ACTIVITY: Beginning at the top of the data below, write out every line exactly until you reach the line with "export DETAILED_ROUTE_END_ITERATION = 7", and include that line.

· · · · ·

$ cat config.mk
export PLATFORM = sky130hd
export DESIGN_NAME = lector_destinos
export DESIGN_NICKNAME = d
export VERILOG_FILES = /design/src/rtl/lector_destinos.sv
export SDC_FILE = /design/constraint.sdc
export NUM_CORES = 1
export LEC_CHECK = 0
export ABC_AREA = 1
export BUFFER_PORTS_ARGS = -buffer_cell sky130_fd_sc_hd__clkbuf_2
export CELL_PAD_IN_SITES_DETAIL_PLACEMENT = 1
export CELL_PAD_IN_SITES_GLOBAL_PLACEMENT = 1
export CORE_MARGIN = 2
export CORE_UTILIZATION = 30
export CTS_CLUSTER_DIAMETER = 80
export DETAILED_ROUTE_END_ITERATION = 7
export PLACE_DENSITY_LB_ADDON = 0.1
export SLEW_MARGIN = 10
export SYNTH_ARGS = -nofsm -noshare
export SYNTH_HDL_FRONTEND = slang
export SYNTH_SLANG_ARGS = --single-unit
$ cat constraint.sdc
create_clock -name clk -period 1.7 [get_ports clk]
set_clock_uncertainty 0.2 [all_clocks]
set_input_delay 0.34 -clock clk [delete_from_list [all_inputs] [get_ports clk]]
set_output_delay 0.34 -clock clk [all_outputs]
set_load 0.02 [all_outputs]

· · · · ·

RESPONSE BELOW:
$ cat config.mk
export PLATFORM = sky130hd
export DESIGN_NAME = lector_destinos
export DESIGN_NICKNAME = d
export VERILOG_FILES = /design/src/rtl/lector_destinos.sv
export SDC_FILE = /design/constraint.sdc
export NUM_CORES = 1
export LEC_CHECK = 0
export ABC_AREA = 1
export BUFFER_PORTS_ARGS = -buffer_cell sky130_fd_sc_hd__clkbuf_2
export CELL_PAD_IN_SITES_DETAIL_PLACEMENT = 1
export CELL_PAD_IN_SITES_GLOBAL_PLACEMENT = 1
export CORE_MARGIN = 2
export CORE_UTILIZATION = 30
export CTS_CLUSTER_DIAMETER = 80
export DETAILED_ROUTE_END_ITERATION = 7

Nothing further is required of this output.